Early life and education 
Evan McKie started his ballet training with Deborah DelVechio & continued at Canada's National Ballet School from the age of 8 until 14. At 15, McKie suffered a severe ligament injury and was told by doctors that he may not be able to continue pursuing ballet. McKie managed to recover without surgery & continued to train with The Kirov Academy of Ballet in Washington D.C. At 16, Mckie was invited to join Germany's John Cranko Schule by Pyotr Pestov. It was at the Stuttgart Ballet that McKie was given his first professional job as a dancer by Artistic Director Reid Anderson.

Career
After debuting at Stuttgart, McKie was eventually promoted to the ballet's principal dancer. In 2011, McKie was invited to be a guest dancer at the Paris Opera Ballet. The Financial Times stated that his performance of Onegin was "the sensation of the entire season".

McKie was invited to be a guest at the Bolshoi Ballet in 2013 and followed with performances at the Paris Opera Ballet in both January and July 2014, in different roles. In Stuttgart, under the direction and mentorship of fellow Canadian Reid Anderson, McKie danced in both classic ballets, and over 30 contemporary collaborations. 

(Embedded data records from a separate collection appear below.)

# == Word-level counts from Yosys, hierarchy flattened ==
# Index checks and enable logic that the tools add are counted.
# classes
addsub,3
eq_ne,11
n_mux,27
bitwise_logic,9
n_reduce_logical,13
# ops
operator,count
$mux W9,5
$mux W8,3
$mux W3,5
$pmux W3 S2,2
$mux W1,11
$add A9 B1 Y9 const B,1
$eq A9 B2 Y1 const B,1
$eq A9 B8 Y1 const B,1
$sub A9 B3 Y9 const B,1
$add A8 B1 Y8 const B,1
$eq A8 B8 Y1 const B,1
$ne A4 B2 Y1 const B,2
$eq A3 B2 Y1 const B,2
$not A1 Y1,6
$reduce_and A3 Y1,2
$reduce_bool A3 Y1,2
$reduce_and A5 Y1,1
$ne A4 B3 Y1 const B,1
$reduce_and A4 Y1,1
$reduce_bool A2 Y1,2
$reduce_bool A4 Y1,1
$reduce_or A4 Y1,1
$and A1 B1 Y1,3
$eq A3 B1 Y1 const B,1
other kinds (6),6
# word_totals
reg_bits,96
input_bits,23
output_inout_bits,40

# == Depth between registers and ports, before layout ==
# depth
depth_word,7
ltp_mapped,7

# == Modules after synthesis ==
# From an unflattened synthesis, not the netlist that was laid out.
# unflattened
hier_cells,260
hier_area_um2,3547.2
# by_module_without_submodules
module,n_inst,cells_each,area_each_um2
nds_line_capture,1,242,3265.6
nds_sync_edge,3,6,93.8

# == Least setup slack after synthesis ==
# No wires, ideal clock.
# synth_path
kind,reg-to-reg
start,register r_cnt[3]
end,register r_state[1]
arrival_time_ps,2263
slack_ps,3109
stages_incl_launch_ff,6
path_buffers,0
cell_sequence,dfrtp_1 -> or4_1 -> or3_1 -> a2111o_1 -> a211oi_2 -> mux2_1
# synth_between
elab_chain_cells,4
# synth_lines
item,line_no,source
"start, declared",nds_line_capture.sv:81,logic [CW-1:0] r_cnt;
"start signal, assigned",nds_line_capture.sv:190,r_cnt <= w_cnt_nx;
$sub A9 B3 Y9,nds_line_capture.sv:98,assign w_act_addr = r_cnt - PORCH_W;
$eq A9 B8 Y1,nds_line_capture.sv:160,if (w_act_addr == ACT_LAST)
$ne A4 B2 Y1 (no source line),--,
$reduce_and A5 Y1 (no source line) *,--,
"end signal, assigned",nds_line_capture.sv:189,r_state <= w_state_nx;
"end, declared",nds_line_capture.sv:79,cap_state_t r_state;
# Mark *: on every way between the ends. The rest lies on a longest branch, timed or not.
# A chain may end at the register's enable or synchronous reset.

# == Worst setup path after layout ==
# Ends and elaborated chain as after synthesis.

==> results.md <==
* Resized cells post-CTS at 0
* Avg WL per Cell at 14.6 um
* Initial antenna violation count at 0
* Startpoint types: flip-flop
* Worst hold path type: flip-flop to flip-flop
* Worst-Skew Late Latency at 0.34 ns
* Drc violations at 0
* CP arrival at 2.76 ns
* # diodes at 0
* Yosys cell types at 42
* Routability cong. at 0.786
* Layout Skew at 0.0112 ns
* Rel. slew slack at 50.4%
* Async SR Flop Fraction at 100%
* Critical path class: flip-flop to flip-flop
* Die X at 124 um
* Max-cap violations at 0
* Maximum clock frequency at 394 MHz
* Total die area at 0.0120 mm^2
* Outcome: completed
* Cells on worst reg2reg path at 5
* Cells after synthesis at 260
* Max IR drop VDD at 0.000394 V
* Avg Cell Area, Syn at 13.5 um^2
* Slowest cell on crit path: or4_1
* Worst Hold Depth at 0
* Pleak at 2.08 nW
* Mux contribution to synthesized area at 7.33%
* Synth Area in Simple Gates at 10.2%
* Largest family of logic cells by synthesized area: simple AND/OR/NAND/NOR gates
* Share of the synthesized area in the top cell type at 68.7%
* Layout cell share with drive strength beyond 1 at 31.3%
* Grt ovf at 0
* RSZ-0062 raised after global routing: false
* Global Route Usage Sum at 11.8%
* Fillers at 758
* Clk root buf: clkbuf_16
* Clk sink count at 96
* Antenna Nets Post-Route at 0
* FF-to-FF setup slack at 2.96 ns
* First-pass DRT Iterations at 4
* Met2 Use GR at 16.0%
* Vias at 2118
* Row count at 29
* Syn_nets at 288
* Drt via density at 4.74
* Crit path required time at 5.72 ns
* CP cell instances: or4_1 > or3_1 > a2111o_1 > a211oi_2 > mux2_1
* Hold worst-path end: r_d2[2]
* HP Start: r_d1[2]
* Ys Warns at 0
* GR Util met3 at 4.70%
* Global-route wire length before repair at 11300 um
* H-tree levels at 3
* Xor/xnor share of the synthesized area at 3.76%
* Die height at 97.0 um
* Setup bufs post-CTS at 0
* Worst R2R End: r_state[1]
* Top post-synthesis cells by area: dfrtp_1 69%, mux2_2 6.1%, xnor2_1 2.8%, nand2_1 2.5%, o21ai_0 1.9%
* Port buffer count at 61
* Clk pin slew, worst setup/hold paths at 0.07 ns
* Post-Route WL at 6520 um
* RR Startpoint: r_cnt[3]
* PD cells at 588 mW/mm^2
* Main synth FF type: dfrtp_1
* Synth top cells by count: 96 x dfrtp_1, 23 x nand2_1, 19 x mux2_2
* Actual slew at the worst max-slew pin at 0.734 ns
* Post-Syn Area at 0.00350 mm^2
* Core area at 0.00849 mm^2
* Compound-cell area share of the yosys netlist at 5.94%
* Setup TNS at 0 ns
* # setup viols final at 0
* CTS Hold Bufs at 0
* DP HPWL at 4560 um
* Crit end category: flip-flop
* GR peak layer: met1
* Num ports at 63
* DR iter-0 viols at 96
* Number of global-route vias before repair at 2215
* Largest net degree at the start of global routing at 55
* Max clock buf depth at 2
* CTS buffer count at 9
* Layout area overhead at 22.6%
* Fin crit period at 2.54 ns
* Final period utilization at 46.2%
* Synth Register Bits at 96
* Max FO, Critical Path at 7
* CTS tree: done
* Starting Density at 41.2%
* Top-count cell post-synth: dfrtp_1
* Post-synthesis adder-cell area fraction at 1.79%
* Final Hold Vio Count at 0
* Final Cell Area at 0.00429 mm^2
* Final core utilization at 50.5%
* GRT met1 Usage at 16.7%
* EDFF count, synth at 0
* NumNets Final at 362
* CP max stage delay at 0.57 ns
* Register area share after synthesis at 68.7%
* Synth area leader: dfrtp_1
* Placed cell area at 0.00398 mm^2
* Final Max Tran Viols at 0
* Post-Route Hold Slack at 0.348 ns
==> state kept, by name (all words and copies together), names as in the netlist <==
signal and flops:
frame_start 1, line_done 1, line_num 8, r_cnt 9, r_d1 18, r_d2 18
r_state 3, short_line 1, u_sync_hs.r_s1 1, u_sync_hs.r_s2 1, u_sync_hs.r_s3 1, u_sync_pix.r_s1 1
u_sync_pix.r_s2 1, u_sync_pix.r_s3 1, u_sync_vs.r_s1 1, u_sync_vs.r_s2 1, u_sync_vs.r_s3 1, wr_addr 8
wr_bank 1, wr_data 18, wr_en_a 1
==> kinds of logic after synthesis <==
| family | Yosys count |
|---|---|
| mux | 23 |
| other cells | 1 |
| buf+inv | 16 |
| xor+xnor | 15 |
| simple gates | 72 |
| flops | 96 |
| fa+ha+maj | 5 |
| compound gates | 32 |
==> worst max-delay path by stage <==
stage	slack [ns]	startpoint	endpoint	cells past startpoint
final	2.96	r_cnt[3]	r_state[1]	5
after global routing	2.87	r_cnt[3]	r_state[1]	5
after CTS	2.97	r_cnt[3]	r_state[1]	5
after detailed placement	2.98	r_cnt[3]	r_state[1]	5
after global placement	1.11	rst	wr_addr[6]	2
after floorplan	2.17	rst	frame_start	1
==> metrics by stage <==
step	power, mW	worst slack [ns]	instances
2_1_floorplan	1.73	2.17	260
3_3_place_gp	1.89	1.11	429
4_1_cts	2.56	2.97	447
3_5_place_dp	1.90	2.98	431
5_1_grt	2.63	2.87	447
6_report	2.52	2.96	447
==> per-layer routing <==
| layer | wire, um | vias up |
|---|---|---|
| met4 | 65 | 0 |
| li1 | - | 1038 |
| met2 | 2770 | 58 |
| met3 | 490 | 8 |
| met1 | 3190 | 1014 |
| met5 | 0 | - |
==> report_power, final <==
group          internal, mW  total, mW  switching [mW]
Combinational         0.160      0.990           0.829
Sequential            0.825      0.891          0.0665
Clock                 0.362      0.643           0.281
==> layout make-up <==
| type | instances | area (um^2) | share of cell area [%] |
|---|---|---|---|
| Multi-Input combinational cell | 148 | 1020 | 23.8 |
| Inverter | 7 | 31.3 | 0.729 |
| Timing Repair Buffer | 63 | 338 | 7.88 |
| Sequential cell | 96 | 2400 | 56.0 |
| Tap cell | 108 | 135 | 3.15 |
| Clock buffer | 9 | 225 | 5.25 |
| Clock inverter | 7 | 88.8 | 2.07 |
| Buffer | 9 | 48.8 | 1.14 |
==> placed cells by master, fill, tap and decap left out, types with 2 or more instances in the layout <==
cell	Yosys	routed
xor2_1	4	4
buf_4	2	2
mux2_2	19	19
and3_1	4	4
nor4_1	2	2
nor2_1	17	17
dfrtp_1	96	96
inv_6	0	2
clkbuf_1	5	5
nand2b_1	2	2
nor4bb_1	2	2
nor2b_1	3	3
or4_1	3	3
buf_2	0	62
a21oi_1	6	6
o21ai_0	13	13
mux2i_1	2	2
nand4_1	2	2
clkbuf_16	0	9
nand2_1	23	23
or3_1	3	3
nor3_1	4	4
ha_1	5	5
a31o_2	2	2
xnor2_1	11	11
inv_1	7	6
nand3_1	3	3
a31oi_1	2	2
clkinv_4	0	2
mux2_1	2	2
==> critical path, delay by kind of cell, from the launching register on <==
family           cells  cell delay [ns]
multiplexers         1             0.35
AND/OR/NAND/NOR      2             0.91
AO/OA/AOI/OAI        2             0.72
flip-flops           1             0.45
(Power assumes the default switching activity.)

In 2014, McKie returned to dance professionally in Canada. In a statement to The Toronto Star, the National Ballet of Canada's Artistic Director, Karen Kain, noted that "he loves the contemporary and the process of creation but also absolutely embodies the classical danseur noble."

McKie has choreographed two dance works for Stuttgart's Noverre Society and a work for Olga Smirnova of the Bolshoi Ballet in cooperation with the Youth American Grand Prix at Lincoln Center in New York. He is a visual artist specializing in backstage portraits of artists and dancers and recently held a private exhibition in Germany entitled .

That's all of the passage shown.